My Script Deleted Staging — Flux Brought It Back in 10 Minutes

On a quiet Sunday morning, I ran a teardown script for a test cluster. It deleted resources from the staging cluster instead. Here’s the full story — how it happened, why GitOps saved us, and what I changed so it can never happen again.

What Happened

I was working on an integration cluster (Hetzner bare-metal) and had a staging cluster context loaded from earlier analysis work. The integration repo had a teardown.sh script to clean up test resources:

#!/bin/bash
kubectl delete -k core/
kubectl delete -k platform/
kubectl delete -k apps/

The script ran. Against staging. Because teardown.sh was the only script in the repo that didn’t set KUBECONFIG.

Every other script had:

export KUBECONFIG="${KUBECONFIG:-$REPO_ROOT/kubeconfig.yaml}"

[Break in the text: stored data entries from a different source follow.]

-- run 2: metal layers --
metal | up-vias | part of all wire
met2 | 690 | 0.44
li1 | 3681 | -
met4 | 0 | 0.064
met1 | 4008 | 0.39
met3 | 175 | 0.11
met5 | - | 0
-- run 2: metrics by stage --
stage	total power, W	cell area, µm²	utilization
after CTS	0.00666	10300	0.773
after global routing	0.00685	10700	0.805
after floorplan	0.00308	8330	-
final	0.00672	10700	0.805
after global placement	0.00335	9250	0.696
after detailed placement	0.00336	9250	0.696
--- src/include/lad_cfg_if.sv ---
// interface: decoder configuration and status between register file and core
interface lad_cfg_if;
	logic [lad_pkg::NSEG-1:0] seg_re;
	logic [lad_pkg::NSEG-1:0] seg_we;
	logic igu_en;
	logic vga_en;
	logic mono_present;
	logic smram_en;
	logic [11:0] tom;
	logic [2:0] last_tgt;
	logic [7:0] term_cnt;
	modport regs (output seg_re, seg_we, igu_en, vga_en, mono_present, smram_en, tom,
		input last_tgt, term_cnt);
	modport core (input seg_re, seg_we, igu_en, vga_en, mono_present, smram_en, tom,
		output last_tgt, term_cnt);
endinterface
===== src/core/tldac_defs.svh =====
// Overview of operation
// - each channel latches the 8-bit host port on its load strobe rising edge
// - two identical channels A and B, own latch and strobe, shared port
// - 6-bit misc latch captures host port on the misc latch strobe
// - trigger source select is high after reset and after an initialize written without remote
// - remote level command drives the trigger source select low unless local is in the same write
// - local level command drives the trigger source select high
// - 10 mV per code step; negative polarity spans 0 down to -2.55 V
// - positive polarity spans 0 up to +2.55 V in 10 mV steps
`ifndef TLDAC_DEFS_SVH
`define TLDAC_DEFS_SVH

`define TLDAC_CODE_W      8
`define TLDAC_MISC_W      6
`define TLDAC_STEP_MV     10
`define TLDAC_LEVEL_W     13
`define TLDAC_ADDR_W      8

`define TLDAC_OFS_CMD     8'h00
`define TLDAC_OFS_STATUS  8'h04
`define TLDAC_OFS_LEVEL_A 8'h08
`define TLDAC_OFS_LEVEL_B 8'h0C

`define TLDAC_MISC_RST    6'h01
`define TLDAC_SEL_BIT     0
`define TLDAC_POL_A_BIT   1
`define TLDAC_POL_B_BIT   2

`define TLDAC_CMD_INIT    0
`define TLDAC_CMD_REMOTE  1
`define TLDAC_CMD_LOCAL   2

`define TLDAC_RESP_OKAY   2'h0
`define TLDAC_RESP_SLVERR 2'h2

`endif


===== src/core/tldac_pkg.sv =====
`include "tldac_defs.svh"

package tldac_pkg;

  typedef logic [`TLDAC_CODE_W-1:0]         tldac_code_t;
  typedef logic [`TLDAC_MISC_W-1:0]         tldac_misc_t;
  typedef logic signed [`TLDAC_LEVEL_W-1:0] tldac_level_t;

  typedef enum logic {
    TLDAC_NEG = 1'b0,
    TLDAC_POS = 1'b1
  } tldac_pol_e;

endpackage : tldac_pkg


===== src/core/tldac_port_if.sv =====
`timescale 1ns/10ps
`include "tldac_defs.svh"

interface tldac_port_if;
  logic [`TLDAC_CODE_W-1:0] data;
  logic                     load;

  modport src (output data, output load);
  modport snk (input data, input load);
endinterface : tldac_port_if


===== src/core/tldac_channel.sv =====
`timescale 1ns/10ps
`include "tldac_defs.svh"

module tldac_channel (
  input  wire logic              aclk,
  input  wire logic              aresetn,
  tldac_port_if.snk              port,
  input  tldac_pkg::tldac_pol_e  pol,
  output tldac_pkg::tldac_code_t code_q,
  output tldac_pkg::tldac_level_t level_q
);

  localparam int LW = `TLDAC_LEVEL_W;

  logic [LW-1:0]          mag;
  tldac_pkg::tldac_level_t level_d;

  // magnitude in mV and sign from polarity
  assign mag     = LW'(code_q) * LW'(`TLDAC_STEP_MV);
  assign level_d = (pol == tldac_pkg::TLDAC_POS) ? $signed(mag)
                                                 : -$signed(mag);

  always_ff @(posedge aclk) begin
    if (!aresetn) begin
      code_q  <= '0;
      level_q <= '0;
    end else begin
      if (port.load) begin
        code_q <= port.data;
      end
      level_q <= level_d;
    end
  end

  property p_load_capture;
    @(posedge aclk) disable iff (!aresetn)
      port.load |=> (code_q == $past(port.data));
  endproperty
  a_load_capture: assert property (p_load_capture)
    else $error("code not captured on load strobe");

  property p_code_hold;
    @(posedge aclk) disable iff (!aresetn)
      !port.load |=> $stable(code_q);
  endproperty
  a_code_hold: assert property (p_code_hold)
    else $error("code changed without its own strobe");

  property p_neg_span;
    @(posedge aclk) disable iff (!aresetn)
      (pol == tldac_pkg::TLDAC_NEG) |=>
        (int'(level_q) == -10 * int'($past(code_q)));
  endproperty
  a_neg_span: assert property (p_neg_span)
    else $error("negative level not minus ten mV per code");

  property p_pos_span;
    @(posedge aclk) disable iff (!aresetn)
      (pol == tldac_pkg::TLDAC_POS) |=>
        (int'(level_q) == 10 * int'($past(code_q)));
  endproperty
  a_pos_span: assert property (p_pos_span)
    else $error("positive level not ten mV per code");

endmodule : tldac_channel


===== src/core/tldac_sync.sv =====
`timescale 1ns/10ps

module tldac_sync #(
  parameter int W = 1
) (
  input  wire logic         aclk,
  input  wire logic         aresetn,
  input  wire logic [W-1:0] d,
  output logic      [W-1:0] q
);

  logic [W-1:0] meta_q;

  // first stage feeds only the second stage
  always_ff @(posedge aclk) begin
    if (!aresetn) begin
      meta_q <= '0;
      q      <= '0;
    end else begin
      meta_q <= d;
      q      <= meta_q;
    end
  end

endmodule : tldac_sync


===== src/core/tldac_top.sv =====
`timescale 1ns/10ps
`include "tldac_defs.svh"

module tldac_top (
  input  wire logic                     aclk,
  input  wire logic                     aresetn,
  input  wire logic [`TLDAC_ADDR_W-1:0] s_axi_awaddr,
  input  wire logic [2:0]               s_axi_awprot,
  input  wire logic                     s_axi_awvalid,
  output logic                          s_axi_awready,
  input  wire logic [31:0]              s_axi_wdata,
  input  wire logic [3:0]               s_axi_wstrb,
  input  wire logic                     s_axi_wvalid,
  output logic                          s_axi_wready,
  output logic [1:0]                    s_axi_bresp,
  output logic                          s_axi_bvalid,
  input  wire logic                     s_axi_bready,
  input  wire logic [`TLDAC_ADDR_W-1:0] s_axi_araddr,
  input  wire logic [2:0]               s_axi_arprot,
  input  wire logic                     s_axi_arvalid,
  output logic                          s_axi_arready,
  output logic [31:0]                   s_axi_rdata,
  output logic [1:0]                    s_axi_rresp,
  output logic                          s_axi_rvalid,
  input  wire logic                     s_axi_rready,
  input  wire logic [`TLDAC_CODE_W-1:0] host_port,
  input  wire logic                     dac_a_load_strobe,
  input  wire logic                     dac_b_load_strobe,
  input  wire logic                     misc_latch_strobe,
  output logic                          trigger_source_select,
  output tldac_pkg::tldac_misc_t        misc_ctrl,
  output tldac_pkg::tldac_code_t        level_a_code,
  output tldac_pkg::tldac_code_t        level_b_code,
  output tldac_pkg::tldac_level_t       level_a_mv,
  output tldac_pkg::tldac_level_t       level_b_mv
);

  localparam int CW = `TLDAC_CODE_W;
  localparam int SW = CW + 3;
  localparam int AW = `TLDAC_ADDR_W;

  function automatic logic word_is(input logic [AW-3:0] word,
                                   input logic [AW-1:0] ofs);
    return word == ofs[AW-1:2];
  endfunction : word_is

  // pin synchronisation and strobe edges

  logic [SW-1:0]          pins_s;
  logic [CW-1:0]          port_s;
  logic                   str_a_s;
  logic                   str_b_s;
  logic                   str_m_s;
  logic                   str_a_q;
  logic                   str_b_q;
  logic                   str_m_q;
  logic                   load_a;
  logic                   load_b;
  logic                   misc_load;

  tldac_sync #(
    .W (SW)
  ) u_sync (
    .aclk    (aclk),
    .aresetn (aresetn),
    .d       ({misc_latch_strobe, dac_b_load_strobe, dac_a_load_strobe,
               host_port}),
    .q       (pins_s)
  );

  // data and strobes share one delay so the code stays aligned
  assign port_s    = pins_s[CW-1:0];
  assign str_a_s   = pins_s[CW];
  assign str_b_s   = pins_s[CW+1];
  assign str_m_s   = pins_s[CW+2];
  assign load_a    = str_a_s & ~str_a_q;
  assign load_b    = str_b_s & ~str_b_q;
  assign misc_load = str_m_s & ~str_m_q;

  always_ff @(posedge aclk) begin
    if (!aresetn) begin
      str_a_q <= 1'b0;
      str_b_q <= 1'b0;
      str_m_q <= 1'b0;
    end else begin
      str_a_q <= str_a_s;
      str_b_q <= str_b_s;
      str_m_q <= str_m_s;
    end
  end

  // axi4-lite write path

  logic                   aw_hold_q;
  logic [AW-1:0]          awaddr_q;
  logic                   w_hold_q;
  logic [31:0]            wdata_q;
  logic [3:0]             wstrb_q;
  logic                   aw_have;
  logic                   w_have;
  logic [AW-1:0]          wr_addr;
  logic [31:0]            wr_data;
  logic [3:0]             wr_strb;
  logic                   wr_fire;
  logic                   wr_cmd;
  logic [1:0]             wr_resp;

  assign s_axi_awready = ~aw_hold_q & ~s_axi_bvalid;
  assign s_axi_wready  = ~w_hold_q & ~s_axi_bvalid;
  assign aw_have = aw_hold_q | (s_axi_awvalid & s_axi_awready);
  assign w_have  = w_hold_q | (s_axi_wvalid & s_axi_wready);
  assign wr_addr = aw_hold_q ? awaddr_q : s_axi_awaddr;
  assign wr_data = w_hold_q ? wdata_q : s_axi_wdata;
  assign wr_strb = w_hold_q ? wstrb_q : s_axi_wstrb;
  assign wr_fire = aw_have & w_have & ~s_axi_bvalid;
  assign wr_cmd  = word_is(wr_addr[AW-1:2], `TLDAC_OFS_CMD);
  assign wr_resp = wr_cmd ? `TLDAC_RESP_OKAY : `TLDAC_RESP_SLVERR;

  always_ff @(posedge aclk) begin
    if (!aresetn) begin
      aw_hold_q    <= 1'b0;
      awaddr_q     <= '0;
      w_hold_q     <= 1'b0;
      wdata_q      <= '0;
      wstrb_q      <= '0;
      s_axi_bvalid <= 1'b0;
      s_axi_bresp  <= `TLDAC_RESP_OKAY;
    end else begin
      aw_hold_q <= aw_have & ~wr_fire;
      w_hold_q  <= w_have & ~wr_fire;
      awaddr_q  <= wr_addr;
      wdata_q   <= wr_data;
      wstrb_q   <= wr_strb;
      if (wr_fire) begin
        s_axi_bvalid <= 1'b1;
        s_axi_bresp  <= wr_resp;
      end else if (s_axi_bready) begin
        s_axi_bvalid <= 1'b0;
      end
    end
  end

  // command pulses from a write to the command register

  logic                   cmd_en;
  logic                   cmd_init;
  logic                   cmd_remote;
  logic                   cmd_local;

  assign cmd_en     = wr_fire & wr_cmd & wr_strb[0];
  assign cmd_init   = cmd_en & wr_data[`TLDAC_CMD_INIT];
  assign cmd_remote = cmd_en & wr_data[`TLDAC_CMD_REMOTE];
  assign cmd_local  = cmd_en & wr_data[`TLDAC_CMD_LOCAL];

  // miscellaneous latch and trigger source select

  tldac_pkg::tldac_misc_t misc_q;
  tldac_pkg::tldac_misc_t misc_cap;
  tldac_pkg::tldac_misc_t misc_ini;
  tldac_pkg::tldac_misc_t misc_d;
  logic                   sel_d;

  assign misc_cap = misc_load ? port_s[`TLDAC_MISC_W-1:0] : misc_q;
  assign misc_ini = cmd_init ? `TLDAC_MISC_RST : misc_cap;
  // local wins when both commands arrive together
  assign sel_d = cmd_local  ? 1'b1 :
                 cmd_remote ? 1'b0 :
                 misc_ini[`TLDAC_SEL_BIT];
  assign misc_d = {misc_ini[`TLDAC_MISC_W-1:1], sel_d};

  always_ff @(posedge aclk) begin
    if (!aresetn) begin
      misc_q <= `TLDAC_MISC_RST;
    end else begin
      misc_q <= misc_d;
    end
  end

  assign misc_ctrl             = misc_q;
  assign trigger_source_select = misc_q[`TLDAC_SEL_BIT];

  // two identical converter channels on the shared port

  tldac_port_if port_a ();
  tldac_port_if port_b ();

  assign port_a.data = port_s;
  assign port_a.load = load_a;
  assign port_b.data = port_s;
  assign port_b.load = load_b;

  tldac_channel u_chan_a (
    .aclk    (aclk),
    .aresetn (aresetn),
    .port    (port_a),
    .pol     (tldac_pkg::tldac_pol_e'(misc_q[`TLDAC_POL_A_BIT])),
    .code_q  (level_a_code),
    .level_q (level_a_mv)
  );

  tldac_channel u_chan_b (
    .aclk    (aclk),
    .aresetn (aresetn),
    .port    (port_b),
    .pol     (tldac_pkg::tldac_pol_e'(misc_q[`TLDAC_POL_B_BIT])),
    .code_q  (level_b_code),
    .level_q (level_b_mv)
  );

  // axi4-lite read path

  logic [AW-3:0]          rd_word;
  logic                   rd_hit;
  logic [31:0]            rd_mux;
  logic [31:0]            rd_lvl_a;
  logic [31:0]            rd_lvl_b;

  assign rd_word  = s_axi_araddr[AW-1:2];
  assign rd_lvl_a = {{3{level_a_mv[`TLDAC_LEVEL_W-1]}}, level_a_mv, 7'h00,
                     misc_q[`TLDAC_POL_A_BIT], level_a_code};
  assign rd_lvl_b = {{3{level_b_mv[`TLDAC_LEVEL_W-1]}}, level_b_mv, 7'h00,
                     misc_q[`TLDAC_POL_B_BIT], level_b_code};
  assign rd_hit   = word_is(rd_word, `TLDAC_OFS_CMD) |
                    word_is(rd_word, `TLDAC_OFS_STATUS) |
                    word_is(rd_word, `TLDAC_OFS_LEVEL_A) |
                    word_is(rd_word, `TLDAC_OFS_LEVEL_B);
  assign rd_mux   = word_is(rd_word, `TLDAC_OFS_STATUS)  ? 32'(misc_q) :
                    word_is(rd_word, `TLDAC_OFS_LEVEL_A) ? rd_lvl_a :
                    word_is(rd_word, `TLDAC_OFS_LEVEL_B) ? rd_lvl_b :
                    32'h0000_0000;
  assign s_axi_arready = ~s_axi_rvalid;

  always_ff @(posedge aclk) begin
    if (!aresetn) begin
      s_axi_rvalid <= 1'b0;
      s_axi_rdata  <= 32'h0000_0000;
      s_axi_rresp  <= `TLDAC_RESP_OKAY;
    end else if (s_axi_arvalid & s_axi_arready) begin
      s_axi_rvalid <= 1'b1;
      s_axi_rdata  <= rd_mux;
      s_axi_rresp  <= rd_hit ? `TLDAC_RESP_OKAY : `TLDAC_RESP_SLVERR;
    end else if (s_axi_rready) begin
      s_axi_rvalid <= 1'b0;
    end
  end

  // checks

  property p_misc_capture;
    @(posedge aclk) disable iff (!aresetn)
      (misc_load & ~cmd_en) |=>
        (misc_ctrl == $past(port_s[`TLDAC_MISC_W-1:0]));
  endproperty
  a_misc_capture: assert property (p_misc_capture)
    else $error("misc latch missed its strobe");

  property p_reset_high;
    @(posedge aclk) disable iff (!aresetn)
      $past(!aresetn) |-> (trigger_source_select && !s_axi_bvalid);
  endproperty
  a_reset_high: assert property (p_reset_high)
    else $error("select not high after reset");

  property p_init_high;
    @(posedge aclk) disable iff (!aresetn)
      (cmd_init & ~cmd_remote) |=> trigger_source_select ##0
        (misc_ctrl == `TLDAC_MISC_RST);
  endproperty
  a_init_high: assert property (p_init_high)
    else $error("initialize did not restore select high");

  property p_remote_low;
    @(posedge aclk) disable iff (!aresetn)
      (cmd_remote & ~cmd_local) |=> !trigger_source_select;
  endproperty
  a_remote_low: assert property (p_remote_low)
    else $error("remote command did not drive select low");

  property p_local_high;
    @(posedge aclk) disable iff (!aresetn)
      cmd_local |=> trigger_source_select;
  endproperty
  a_local_high: assert property (p_local_high)
    else $error("local command did not drive select high");

  property p_chan_indep;
    @(posedge aclk) disable iff (!aresetn)
      (load_a & ~load_b) |=> $stable(level_b_code) ##0
        (level_a_code == $past(port_s));
  endproperty
  a_chan_indep: assert property (p_chan_indep)
    else $error("channel strobe disturbed the other channel");

  property p_strobe_edge;
    @(posedge aclk) disable iff (!aresetn)
      $rose(str_a_s) |-> load_a ##1 !load_a;
  endproperty
  a_strobe_edge: assert property (p_strobe_edge)
    else $error("load pulse not one cycle on strobe edge");

  property p_write_resp;
    @(posedge aclk) disable iff (!aresetn)
      wr_fire |=> s_axi_bvalid ##0 (s_axi_bresp == $past(wr_resp));
  endproperty
  a_write_resp: assert property (p_write_resp)
    else $error("write response missing or wrong");

  property p_read_resp;
    @(posedge aclk) disable iff (!aresetn)
      (s_axi_arvalid & s_axi_arready) |=> s_axi_rvalid ##0
        (s_axi_rdata == $past(rd_mux));
  endproperty
  a_read_resp: assert property (p_read_resp)
    else $error("read data missing or wrong");

endmodule : tldac_top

This one didn’t. It used whatever kubectl context was active — which was the staging cluster I’d switched to earlier with kubie ctx.

The Damage

The kubectl delete -k removed Flux Kustomization resources, HelmReleases, and other managed objects from the staging cluster. Services went down. The team found out Monday morning via GKE audit logs.

The Recovery

Here’s the thing about GitOps: the cluster state is declared in git. Flux’s reconciliation loop noticed that resources were missing and recreated them from the fluxor-staging repository. Within about 10 minutes, staging was back to its declared state.

No manual intervention. No “which YAML did we apply last?” No restore-from-backup. Flux just did its job — if the git repo says a resource should exist, it exists.

The only things that didn’t auto-recover were stateful resources (PVCs, databases) — but those weren’t deleted because kubectl delete -k only removes what the kustomization defines, and our kustomizations reference configs and deployments, not persistent volumes.

Why It Happened

One missing line in one script. The mental model was “I’m working on the integration cluster” but the shell context said otherwise. kubectl defaults are dangerous when you work across multiple clusters daily.

The Fixes

1. KUBECONFIG guard in every script

export KUBECONFIG="${KUBECONFIG:-$REPO_ROOT/kubeconfig.yaml}"
if [ ! -f "$KUBECONFIG" ]; then
  echo "[!] Kubeconfig not found at $KUBECONFIG"
  exit 1
fi

2. Cluster identity validation

CLUSTER_NODES=$(kubectl get nodes --no-headers | awk '{print $1}' | head -3)
if ! echo "$CLUSTER_NODES" | grep -qE "bvt-|integration-"; then
  echo "[!] SAFETY CHECK FAILED: Nodes don't match expected cluster"
  echo "[!] Nodes: $CLUSTER_NODES"
  exit 1
fi

Before any destructive operation, the script checks that the node names match the expected cluster pattern. If you’re supposed to target bvt-worker-0 but you’re connected to gke-staging-node-pool-abc123, the script aborts.

3. Interactive confirmation

echo "[*] Target cluster:"
echo "    Nodes:    $CLUSTER_NODES"
echo "    Endpoint: $CLUSTER_ENDPOINT"
read -r -p "    Proceed? (yes/no): " confirm
if [ "$confirm" != "yes" ]; then
  echo "[*] Aborted"
  exit 0
fi

4. Never trust the default context

The rule now: every script that touches a cluster explicitly sets its own KUBECONFIG. No script inherits the shell’s active context. If you forget, it fails loudly instead of silently deleting the wrong cluster.

Takeaway

GitOps is your safety net, not your prevention layer. Flux recovered staging because the desired state was in git. But the incident still happened because a script trusted the default kubectl context.

Defensive scripting for multi-cluster environments: always set KUBECONFIG explicitly, always validate the target cluster identity before destructive operations, and always require confirmation. The cost of three extra lines of bash is zero. The cost of deleting the wrong cluster is a Monday morning you don’t want.